I’m attending, and have been attending, lots of live online virtual conferences and seminars this year, as so many others have.

What I’m finding especially frustrating today is that so many speakers aren’t adapting to what live online sessions offer. I’m in sessions where it’s just listening to people, there’s an empty, lonely chat window with nothing going on.

I’m not alone in these, I’m having multiple private conversations with people bemoaning these issues.

And the speaker says “I don’t know if X resonates with you” or similar. Well, of course you don’t, because you haven’t asked.

Webinars research report

Compounding that is this information from The State of Webinars 2020 report from Twentythree.net:

What I’m picking out from this is that people are using chat, polls and showcasing audience questions. But only between 52-60% of the time.

And only 30% of the time are people running webinars actually asking the audience questions.

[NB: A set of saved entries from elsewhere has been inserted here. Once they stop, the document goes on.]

--- src/rtl/seg7_pkg.sv ---
// seg7_pkg: shared definitions for the scanned 7-segment driver.
//   - SEG_A..SEG_G : bit positions of each segment inside a 7-bit pattern
//   - HEX_SEG      : 16-entry nibble -> segment table, lit-high (1 = segment on)
//   - apply_polarity() : converts a lit-high pattern to pin polarity
package seg7_pkg;

    typedef logic [6:0] seg_t;

    localparam int unsigned SEG_A = 0;
    localparam int unsigned SEG_B = 1;
    localparam int unsigned SEG_C = 2;
    localparam int unsigned SEG_D = 3;
    localparam int unsigned SEG_E = 4;
    localparam int unsigned SEG_F = 5;
    localparam int unsigned SEG_G = 6;

    function automatic seg_t seg_bit(input int unsigned s);
        return seg_t'(1) << s;
    endfunction

    // Each glyph is written as "all on except these", matching how the
    // character set is usually described.
    localparam seg_t HEX_SEG [16] = '{
        ~seg_bit(SEG_G),                                                           // 0
        ~(seg_bit(SEG_A) | seg_bit(SEG_D) | seg_bit(SEG_E) | seg_bit(SEG_F) | seg_bit(SEG_G)), // 1
        ~(seg_bit(SEG_C) | seg_bit(SEG_F)),                                        // 2
        ~(seg_bit(SEG_E) | seg_bit(SEG_F)),                                        // 3
        ~(seg_bit(SEG_A) | seg_bit(SEG_D) | seg_bit(SEG_E)),                       // 4
        ~(seg_bit(SEG_B) | seg_bit(SEG_E)),                                        // 5
        ~seg_bit(SEG_B),                                                           // 6
        ~(seg_bit(SEG_D) | seg_bit(SEG_E) | seg_bit(SEG_F) | seg_bit(SEG_G)),      // 7
        7'h7F,                                                                     // 8
        ~seg_bit(SEG_E),                                                           // 9
        ~seg_bit(SEG_D),                                                           // A
        ~(seg_bit(SEG_A) | seg_bit(SEG_B)),                                        // b
        ~(seg_bit(SEG_B) | seg_bit(SEG_C) | seg_bit(SEG_G)),                       // C
        ~(seg_bit(SEG_A) | seg_bit(SEG_F)),                                        // d
        ~(seg_bit(SEG_B) | seg_bit(SEG_C)),                                        // E
        ~(seg_bit(SEG_B) | seg_bit(SEG_C) | seg_bit(SEG_D))                        // F
    };

    // Up to 8 bits so the same helper serves segments and anodes.
    function automatic logic [7:0] apply_polarity(input logic [7:0] lit,
                                                  input logic       active_low);
        return active_low ? ~lit : lit;
    endfunction

endpackage

--- src/rtl/seg7_scan_mux_if.sv ---
// seg7_scan_mux_if: register-side load bus of the scanned display driver.
//   load   : single-cycle capture strobe
//   value  : 4*DIGITS hex nibbles, nibble 0 = rightmost digit
//   dp_in  : per-digit decimal point (1 = lit)
//   blank  : per-digit force-dark (1 = dark)
//   lzb_en : leading-zero blanking enable
// master drives the bus, slave (the display driver) samples it.
interface seg7_scan_mux_if #(
    parameter int DIGITS = 4
);
    logic                  load;
    logic [4*DIGITS-1:0]   value;
    logic [DIGITS-1:0]     dp_in;
    logic [DIGITS-1:0]     blank;
    logic                  lzb_en;

    modport master (output load, value, dp_in, blank, lzb_en);
    modport slave  (input  load, value, dp_in, blank, lzb_en);
endinterface

--- src/rtl/seg7_hex_lut.sv ---
// seg7_hex_lut: combinational nibble -> lit-high 7-segment pattern.
//   nibble : hex digit in
//   lit    : segment pattern, bit SEG_A..SEG_G, 1 = segment on
module seg7_hex_lut
    import seg7_pkg::*;
(
    input  logic [3:0] nibble,
    output seg_t       lit
);
    assign lit = HEX_SEG[nibble];
endmodule

--- src/rtl/seg7_scan_mux.sv ---
// seg7_scan_mux: multiplexed driver for a DIGITS-wide common-anode display.
//   clk, rst_n : clock, asynchronous active-low reset
//   bus        : load bus (seg7_scan_mux_if.slave)
//   seg        : shared segment lines, seg[0]=a .. seg[6]=g
//   dp         : shared decimal-point line
//   an         : one anode enable per digit
//   frame_done : one-cycle pulse on the last cycle of each full scan
// A new load is held in a pending buffer and only moved to the displayed
// buffer at frame end, so a frame never mixes old and new content.
module seg7_scan_mux
    import seg7_pkg::*;
#(
    parameter int DIGITS         = 4,
    parameter int PRESCALE       = 50000,
    parameter int BLANK_CYCLES   = 2,
    parameter bit SEG_ACTIVE_LOW = 1'b1,
    parameter bit AN_ACTIVE_LOW  = 1'b1
) (
    input  logic                 clk,
    input  logic                 rst_n,
    seg7_scan_mux_if.slave       bus,
    output logic [6:0]           seg,
    output logic                 dp,
    output logic [DIGITS-1:0]    an,
    output logic                 frame_done
);

    localparam int PW = (PRESCALE > 1) ? $clog2(PRESCALE) : 1;
    localparam int IW = (DIGITS > 1) ? $clog2(DIGITS) : 1;
    localparam int VW = 4 * DIGITS;

    // ---------------- scan counters ----------------
    logic [PW-1:0] cnt;
    logic [IW-1:0] idx;
    logic          slot_end;
    logic          idx_last;
    logic          frame_end;

    assign slot_end  = (cnt == PW'(PRESCALE - 1));
    assign idx_last  = (idx == IW'(DIGITS - 1));
    assign frame_end = slot_end && idx_last;

    always_ff @(posedge clk or negedge rst_n) begin
        if (!rst_n) begin
            cnt <= '0;
            idx <= '0;
        end else begin
            cnt <= slot_end ? '0 : cnt + 1'b1;
            if (slot_end)
                idx <= idx_last ? '0 : idx + 1'b1;
        end
    end

    // ---------------- content buffers ----------------
    logic [VW-1:0]     act_value,  pend_value;
    logic [DIGITS-1:0] act_dp,     pend_dp;
    logic [DIGITS-1:0] act_blank,  pend_blank;
    logic              act_lzb,    pend_lzb;
    logic              pend_valid;

    always_ff @(posedge clk or negedge rst_n) begin
        if (!rst_n) begin
            act_value  <= '0;
            act_dp     <= '0;
            act_blank  <= '0;
            act_lzb    <= 1'b0;
            pend_value <= '0;
            pend_dp    <= '0;
            pend_blank <= '0;
            pend_lzb   <= 1'b0;
            pend_valid <= 1'b0;
        end else if (frame_end && bus.load) begin
            // Load on the frame boundary goes straight to the display.
            act_value  <= bus.value;
            act_dp     <= bus.dp_in;
            act_blank  <= bus.blank;
            act_lzb    <= bus.lzb_en;
            pend_valid <= 1'b0;
        end else if (frame_end && pend_valid) begin
            act_value  <= pend_value;
            act_dp     <= pend_dp;
            act_blank  <= pend_blank;
            act_lzb    <= pend_lzb;
            pend_valid <= 1'b0;
        end else if (bus.load) begin
            pend_value <= bus.value;
            pend_dp    <= bus.dp_in;
            pend_blank <= bus.blank;
            pend_lzb   <= bus.lzb_en;
            pend_valid <= 1'b1;
        end
    end

    // ---------------- per-digit darkness ----------------
    logic [DIGITS-1:0] zero_run;   // nibble i and all nibbles above it are 0
    logic [DIGITS-1:0] dark;

    always_comb begin
        zero_run = '0;
        dark     = '0;
        for (int unsigned i = 0; i < DIGITS; i++) begin
            zero_run[i] = ((act_value >> (4 * i)) == '0);
            dark[i]     = act_blank[i] || (act_lzb && zero_run[i] && (i != 0));
        end
    end

    // ---------------- current-digit mux ----------------
    logic [3:0] cur_nib;
    logic       cur_dark;
    logic       cur_dp;
    seg_t       cur_lit;

    always_comb begin
        cur_nib  = '0;
        cur_dark = 1'b0;
        cur_dp   = 1'b0;
        for (int unsigned k = 0; k < DIGITS; k++) begin
            if (idx == IW'(k)) begin
                cur_nib  = act_value[4*k +: 4];
                cur_dark = dark[k];
                cur_dp   = act_dp[k] && !act_blank[k];
            end
        end
    end

    seg7_hex_lut u_lut (
        .nibble (cur_nib),
        .lit    (cur_lit)
    );

    logic in_blank;
    if (BLANK_CYCLES == 0) begin : g_no_blank
        assign in_blank = 1'b0;
    end else begin : g_blank
        assign in_blank = (cnt < PW'(BLANK_CYCLES));
    end

    // ---------------- registered outputs (lit-high) ----------------
    seg_t              seg_q;
    logic              dp_q;
    logic [DIGITS-1:0] an_q;
    logic              fd_q;

    always_ff @(posedge clk or negedge rst_n) begin
        if (!rst_n) begin
            seg_q <= '0;
            dp_q  <= 1'b0;
            an_q  <= '0;
            fd_q  <= 1'b0;
        end else begin
            seg_q <= cur_dark ? '0 : cur_lit;
            dp_q  <= cur_dp;
            an_q  <= in_blank ? '0 : (DIGITS'(1) << idx);
            // Decoded one cycle early so the registered pulse coincides
            // with the wrap cycle itself, letting a load on it hit the bypass.
            fd_q  <= (cnt == PW'(PRESCALE - 2)) && idx_last;
        end
    end

    assign seg        = 7'(apply_polarity(8'(seg_q), SEG_ACTIVE_LOW));
    assign dp         = 1'(apply_polarity(8'(dp_q), SEG_ACTIVE_LOW));
    assign an         = DIGITS'(apply_polarity(8'(an_q), AN_ACTIVE_LOW));
    assign frame_done = fd_q;

endmodule

--- src/flat_wrapper.sv ---
// flat-port wrapper written by rule: the top's interface ports become plain ports
module seg7_scan_mux_flat import seg7_pkg::*;
#(
    parameter int DIGITS         = 4,
    parameter int PRESCALE       = 50000,
    parameter int BLANK_CYCLES   = 2,
    parameter bit SEG_ACTIVE_LOW = 1'b1,
    parameter bit AN_ACTIVE_LOW  = 1'b1
)
  (clk, rst_n, seg, dp, an, frame_done, bus_load, bus_value, bus_dp_in, bus_blank, bus_lzb_en);
  seg7_scan_mux_if #(.DIGITS(DIGITS)) bus_i ();
  input  logic clk;
  input  logic rst_n;
  output logic [6:0] seg;
  output logic dp;
  output logic [DIGITS-1:0] an;
  output logic frame_done;
  input wire logic [$bits(bus_i.load)-1:0] bus_load;
  input wire logic [$bits(bus_i.value)-1:0] bus_value;
  input wire logic [$bits(bus_i.dp_in)-1:0] bus_dp_in;
  input wire logic [$bits(bus_i.blank)-1:0] bus_blank;
  input wire logic [$bits(bus_i.lzb_en)-1:0] bus_lzb_en;
  assign bus_i.load = bus_load;
  assign bus_i.value = bus_value;
  assign bus_i.dp_in = bus_dp_in;
  assign bus_i.blank = bus_blank;
  assign bus_i.lzb_en = bus_lzb_en;
  seg7_scan_mux #(.DIGITS(DIGITS), .PRESCALE(PRESCALE), .BLANK_CYCLES(BLANK_CYCLES), .SEG_ACTIVE_LOW(SEG_ACTIVE_LOW), .AN_ACTIVE_LOW(AN_ACTIVE_LOW)) u_core (.clk(clk), .rst_n(rst_n), .bus(bus_i), .seg(seg), .dp(dp), .an(an), .frame_done(frame_done));
endmodule
--- config.mk ---
export PLATFORM = sky130hd
export DESIGN_NAME = seg7_scan_mux_flat
export DESIGN_NICKNAME = d
export VERILOG_FILES = /design/src/rtl/seg7_pkg.sv /design/src/rtl/seg7_scan_mux_if.sv /design/src/rtl/seg7_hex_lut.sv /design/src/rtl/seg7_scan_mux.sv /design/src/flat_wrapper.sv
export SDC_FILE = /design/constraint.sdc
export NUM_CORES = 1
export LEC_CHECK = 0
export CAP_MARGIN = 10
export CORE_UTILIZATION = 46
export CTS_BUF_LIST = sky130_fd_sc_hd__clkbuf_4 sky130_fd_sc_hd__clkbuf_8
export DETAILED_ROUTE_END_ITERATION = 12
export PLACE_DENSITY = 0.69
export RECOVER_POWER = 25
export SYNTH_ARGS = -nofsm -noshare
export SYNTH_HDL_FRONTEND = slang
export SYNTH_SLANG_ARGS = --single-unit
export TNS_END_PERCENT = 20
--- constraint.sdc ---
create_clock -name clk -period 3.51 [get_ports clk]
set_input_delay 0.351 -clock clk [delete_from_list [all_inputs] [get_ports clk]]
set_output_delay 0.351 -clock clk [all_outputs]
set_load 0.03 [all_outputs]
==> impl_metrics.json, run 1 <==
{
  "syn-mean-instance-area_um2": 10.63,
  "cts_tree": "done",
  "start_kind": "register",
  "power_leakage_nw": 2.141,
  "cts_resized": 0,
  "worstMarginPinSlew_ps": 1708,
  "synthDistinctLibCells": 45,
  "rsz0062_at_grt": "no",
  "place_area_um2": 4793,
  "start_util": 0.4852,
  "synthArstFlopShare": 1.000,
  "die_height_um": 98.84,
  "synthCells": 406,
  "worstPathMaxFanout": 7,
  "synth_ff_type": "dfrtp_1",
  "cp_data_required_time_ps": 3770,
  "numCtsBuffers": 9,
  "max_stage_delay_ps": 400,
  "grt_pass1_vias": 3366,
  "synth_area_leaders": "dfrtp_1, mux2_4, a221o_1, ha_1, nor2_1",
  "clock_path_buffers": 2,
  "synthesis.area_um2": 4314,
  "clk_pin_slew_ps": 90,
  "grt_max_degree": 70,
  "ant_nets": 0,
  "htreeDepth": 3,
  "clock_sink_count": 82,
  "max-slew-margin-rel": -0.1386,
  "period_needed_ps": 2730,
  "place.gp.congestion": 0.8939,
  "report.final.slew_viol_count": 70,
  "fin_area_um2": 4967,
  "dieArea_um2": 9769,
  "path_class": "reg2reg",
  "cp_slowest_cell": "or3_1",
  "syn_nets": 446,
  "synth-seq-area-share": 0.4756,
  "crit_family": "compound AO/OA/AOI/OAI gates",
  "drive_gt1_frac": 0.1345,
  "yosysTopAreaCell": "dfrtp_1",
  "holdBufCountCts": 0,
  "instances_no_fill": 554,
  "n_antenna_cell": 0,
  "vias": 3399,
  "end_kind": "register",
  "power.density_nw_per_um2": 387.2,
  "hold_ws_ps": 426.4,
  "core_um2": 8891,
  "clockRootBuffer": "clkbuf_8",
  "violations": "max-capacitance violations, max-slew violations",
  "synth_top_area_share": 0.4756,
  "max-cap-violations": 1,
  "p_total_mw": 1.923,
  "place.detailed.hpwl_um": 6731,
  "ir_drop_mv": 0.2682,
  "dr.pass1.iters": 4,
  "synth_edf_count": 0,
  "grt_pass1_wl_um": 17230,
  "vias_per_cell": 6.135,
  "die_w_um": 98.84,
  "hold_path.class": "in2async",
  "grt_overflow": 0,
  "path_cells": "inv_1 -> ha_1 -> or2_2 -> a221oi_1 -> a221o_1 -> inv_1 -> ha_1 -> or3_1 -> a311oi_1",
  "grt.total_usage": 0.2251,
  "avgRoutedWirePerCell_um": 18.52,
  "tns_ps": 0,
  "clock_skew_ps": 7.014,
  "io_buffers": 40,
  "postRouteWirelength_um": 10260,
  "layout_worst_path_cycle_share": 0.7778,
  "worst-path-buf-inv": 2,
  "setup_violations": 0,
  "fmaxAchievable_mhz": 366.3,
  "area_growth_pct": 15.14,
  "dp.cells": 538,
  "rows": 34,
  "post_cts_buffers": 0,
  "ys_warn_count": 0,
  "hold_violations": 0,
  "status": "finished with violations",
  "drc_errors": 0,
  "drt_iter0_markers": 218,
  "crit_arrival_ps": 2990,
  "antenna_found_initial": 0,
  "clkLatencyLatePin_ps": 360,
  "synth-seq-cells": 82,
  "layout.nets": 481,
  "ioPinCount": 41
}
path summary, 6_finish.rpt:
path	start	end	slack [ps]	depth (start not counted)
min	rst_n	u_core.an_q[1]$_DFF_PN0_	430	1
min reg2reg	u_core.cnt[13]$_DFF_PN0_	u_core.cnt[13]$_DFF_PN0_	500	1
max in group asynchronous	rst_n	u_core.cnt[3]$_DFF_PN0_	2050	2
min in group clk	u_core.cnt[13]$_DFF_PN0_	u_core.cnt[13]$_DFF_PN0_	500	1
max reg2reg	u_core.idx[0]$_DFFE_PN0N_	u_core.seg_q[5]$_DFF_PN0_	780	9
max	u_core.idx[0]$_DFFE_PN0N_	u_core.seg_q[5]$_DFF_PN0_	780	9
logic make-up after synthesis:
group,after synthesis,synth area share
adder cells (fa/ha/maj),12,0.03480
XOR/XNOR,13,0.02639
AND/OR/NAND/NOR,137,0.1688
flip-flops,82,0.4756
AO/OA/AOI/OAI,84,0.1543
multiplexers,27,0.08759
buffers and inverters,51,0.05249
report_power, final:
part	total [mW]	switching (mW)	internal, mW
logic	0.241	0.112	0.128
clock network	0.628	0.366	0.262
registers	1.05	0.0499	1.00
synth_stat cells (4+ instances only):
master	instances
dfrtp_1	82
nor2_1	34
a221o_1	27
inv_1	23
nand2_1	23
mux2_4	20
a21oi_1	17
and3_1	17
clkbuf_1	17
nand4_1	14
a32oi_1	13
ha_1	12
nand3_1	11
nor3_1	9
xnor2_1	8
a221oi_1	6
and2_1	6
mux2_2	6
o21ai_0	6
xor2_1	5
buf_2	4
buf_6	4
nand2b_1	4
or3_1	4
placed cells by master, fill, tap and decap left out, types with 5 or more instances in the layout:
cell	instances
nand2_1	23
mux2_4	20
xor2_1	5
and3_1	17
o21ai_0	6
mux2_2	6
nor3_1	9
and2_1	6
xnor2_1	8
buf_4	11
a221o_1	27
clkdlybuf4s50_1	39
dfrtp_1	82
a221oi_1	6
nor2_1	34
clkbuf_8	9
ha_1	12
inv_1	23
nand4_1	14
a21oi_1	17
nand3_1	11
a32oi_1	13
metal layers:
metal	track usage	vias to the layer above	routed length, µm
met1	0.3223	1693	4852
met4	0.05970	0	72
li1	-	1572	-
met2	0.3491	127	4767
met3	0.04539	7	566
met5	0	-	0
cell type report:
class	count	area, µm²
Fill cell	774	3924
Sequential cell	82	2052
Multi-Input combinational cell	273	2036
Timing Repair Buffer	51	478.0
Tap cell	108	135.1
Clock buffer	9	123.9
Inverter	24	90.09
Clock inverter	7	52.55
per-stage QoR:
step	setup slack (ps)	utilization
after floorplan	935.1	-
after global placement	906.0	0.5391
after detailed placement	801.5	0.5391
after CTS	771.4	0.5590
after global routing	451.8	0.5587
final	780.1	0.5587
sequential cells by signal (all words and copies together), names as in the netlist:
name,cells
u_core.act_blank,4
u_core.act_dp,4
u_core.act_lzb,1
u_core.act_value,16
u_core.an_q,4
u_core.cnt,16
u_core.dp_q,1
u_core.frame_done,1
u_core.idx,2
u_core.pend_blank,4
u_core.pend_dp,4
u_core.pend_lzb,1
u_core.pend_valid,1
u_core.pend_value,16
u_core.seg_q,7
(Power assumes the default switching activity.)
==> inputs of run 2 (changes only) <==
==> constraint.sdc (replaced) <==
create_clock -name clk -period 2.85 [get_ports clk]
set_input_delay 0.285 -clock clk [delete_from_list [all_inputs] [get_ports clk]]
set_output_delay 0.285 -clock clk [all_outputs]
set_load 0.03 [all_outputs]
==> run 2 against run 1 <==
Highest routed layer unchanged. Clock skew is 5.3 ps higher. Largest cell class unchanged. Design area is 1.6% higher. Sequential share of layout area is 0.67 points lower. Count of clock-buffer cells in the layout stayed put. Combinational power is 24% higher. Utilization is 0.91 points higher. Worst hold slack better by 63 ps. Register-to-register slack worse by 530 ps. First-iteration DRC count is 22% higher. The run still ends with max-capacitance violations, max-slew violations left. Clock power is 52% higher.
==> impl_metrics.json, run 2 (same netlist as run 1, synthesis figures left out) <==
{
  "status": "finished with violations",
  "violations": "max-capacitance violations, max-slew violations",
  "avgRoutedWirePerCell_um": 17.84,
  "ant_nets": 0,
  "hold_violations": 0,
  "grt_overflow": 0,
  "hold_ws_ps": 489.8,
  "max_stage_delay_ps": 400,
  "postRouteWirelength_um": 9900,
  "die_w_um": 98.84,
  "power.density_nw_per_um2": 505.6,
  "io_buffers": 40,
  "holdBufCountCts": 0,
  "clock_sink_count": 82,
  "setup_violations": 0,
  "path_cells": "inv_1 -> ha_1 -> or2_2 -> a221oi_1 -> a221o_1 -> inv_1 -> ha_1 -> or3_1 -> a311oi_1",
  "power_leakage_nw": 2.170,
  "clockRootBuffer": "clkbuf_8",
  "drive_gt1_frac": 0.1365,
  "place.detailed.hpwl_um": 6650,
  "n_antenna_cell": 0,
  "seq_area_um2": 2052,
  "worstPathMaxFanout": 7,
  "clk_pin_slew_ps": 90,
  "max-slew-margin-rel": -0.3280,
  "ir_drop_mv": 0.2270,
  "cts_resized": 0,
  "place_area_um2": 4826,
  "die_height_um": 98.84,
  "crit_arrival_ps": 2870,
  "layout.nets": 482,
  "dr.pass1.iters": 5,
  "area_growth_pct": 17.02,
  "report.final.slew_viol_count": 83,
  "reg_top3": "u_core.act_value: 16 flops, u_core.cnt: 16 flops, u_core.pend_value: 16 flops",
  "grt_pass1_vias": 3272,
  "worstSetupStartpoint": "u_core.idx[0]$_DFFE_PN0N_",
  "start_util": 0.4852,
  "htreeDepth": 3,
  "multi_input_area_um2": 2036,
  "place.gp.congestion": 0.8645,
  "start_kind": "register",
  "core_um2": 8891,
  "max-cap-violations": 1,
  "clock_skew_ps": 12.34,
  "clkLatencyLatePin_ps": 360,
  "fin_area_um2": 5049,
  "vias": 3403,
  "period_needed_ps": 2601,
  "antenna_found_initial": 0,
  "reg2reg_to": "u_core.seg_q[5]$_DFF_PN0_",
  "hold_path.class": "in2async",
  "cp_data_required_time_ps": 3120,
  "final_cell_mix": "dfrtp_1, clkdlybuf4s50_1, nor2_1",
  "grt_pass1_wl_um": 16570,
  "nFillCells": 767,
  "rr_worst_depth": 9,
  "rr_startpoint": "u_core.idx[0]$_DFFE_PN0N_",
  "rows": 34,
  "tns_ps": 0,
  "drt_iter0_markers": 266,
  "post_cts_buffers": 0,
  "grt_max_degree": 83,
  "grt.total_usage": 0.2173,
  "cts_tree": "done",
  "numCtsBuffers": 9,
  "dieArea_um2": 9769,
  "layout_commonest_cell": "dfrtp_1",
  "layout_worst_path_cycle_share": 0.9127,
  "ioPinCount": 41,
  "rsz0062_at_grt": "no",
  "drc_errors": 0,
  "vias_per_cell": 6.132,
  "clock_path_buffers": 2,
  "end_kind": "register",
  "reg2reg_setup_slack_ps": 250,
  "worstMarginPinSlew_ps": 1992,
  "cp_slowest_cell": "or3_1",
  "fmaxAchievable_mhz": 384.4,
  "cp-endpoint": "u_core.seg_q[5]$_DFF_PN0_",
  "path_class": "reg2reg"
}
[run 2: cell types whose count changed in the layout (fill, tap and decap cells not counted), sizes merged]
cell	change
buf	+1
bufinv	+2
clkinv	-3
clkinvlp	+1
[run 2: area by class of cell]
cell class | instances | share of cell area
Clock inverter | 7 | 0.02007
Sequential cell | 82 | 0.4064
Inverter | 24 | 0.01784
Clock buffer | 9 | 0.02454
Tap cell | 108 | 0.02677
Multi-Input combinational cell | 273 | 0.4032
Timing Repair Buffer | 52 | 0.1011
[run 2: worst min-delay path by stage]
stage          slack [ps]  cells after the start                                to
2_1_floorplan         -10                      0   u_core.act_blank[0]$_DFFE_PN0N_
3_3_place_gp          480                      1          u_core.cnt[13]$_DFF_PN0_
3_5_place_dp          480                      1          u_core.cnt[13]$_DFF_PN0_
4_1_cts               140                      1         u_core.seg_q[5]$_DFF_PN0_
5_1_grt               530                      1  u_core.pend_value[9]$_DFFE_PN0P_
6_report              490                      1         u_core.seg_q[5]$_DFF_PN0_
[run 2: through the flow]
step	std cells	power [mW]	utilization	setup slack (ps)
after floorplan	406	1.482	-	275.1
after global placement	539	1.610	0.5428	400.5
after detailed placement	539	1.617	0.5428	288.9
after CTS	555	2.576	0.5681	277.5
after global routing	555	2.659	0.5678	2.111
final	555	2.553	0.5678	248.8
[run 2: routing by layer]
layer  GRT usage  vias up  wire length, µm
met5           0        -                0
met4     0.09414        0              214
met3     0.03688       21              625
met2      0.3335      148             4556
met1      0.3037     1665             4504
li1            -     1569                -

Why wouldn’t you want to engage your audience more with whatever your message is? Why wouldn’t you want to ask them more questions, to understand their needs and tailor your messages? Why not involved everyone together so they don’t get bored, write a blog about it, and tune you out?

Why?

2 Comments

  1. Sigh. This must really wind you up Jo! it’s a pity that there’s so little questioning to get attendees actively participating. It can be via polls, chat, using annotation tools, or simply letting people speak. I became aware of an over-reliance on the chat channel at first, but now use different ways to get people involved.

    1. It winds me up enough to write blogs about it! 😀

      When at a conference with a few hundred faces, it’s hard to engage people, but live online is built for it!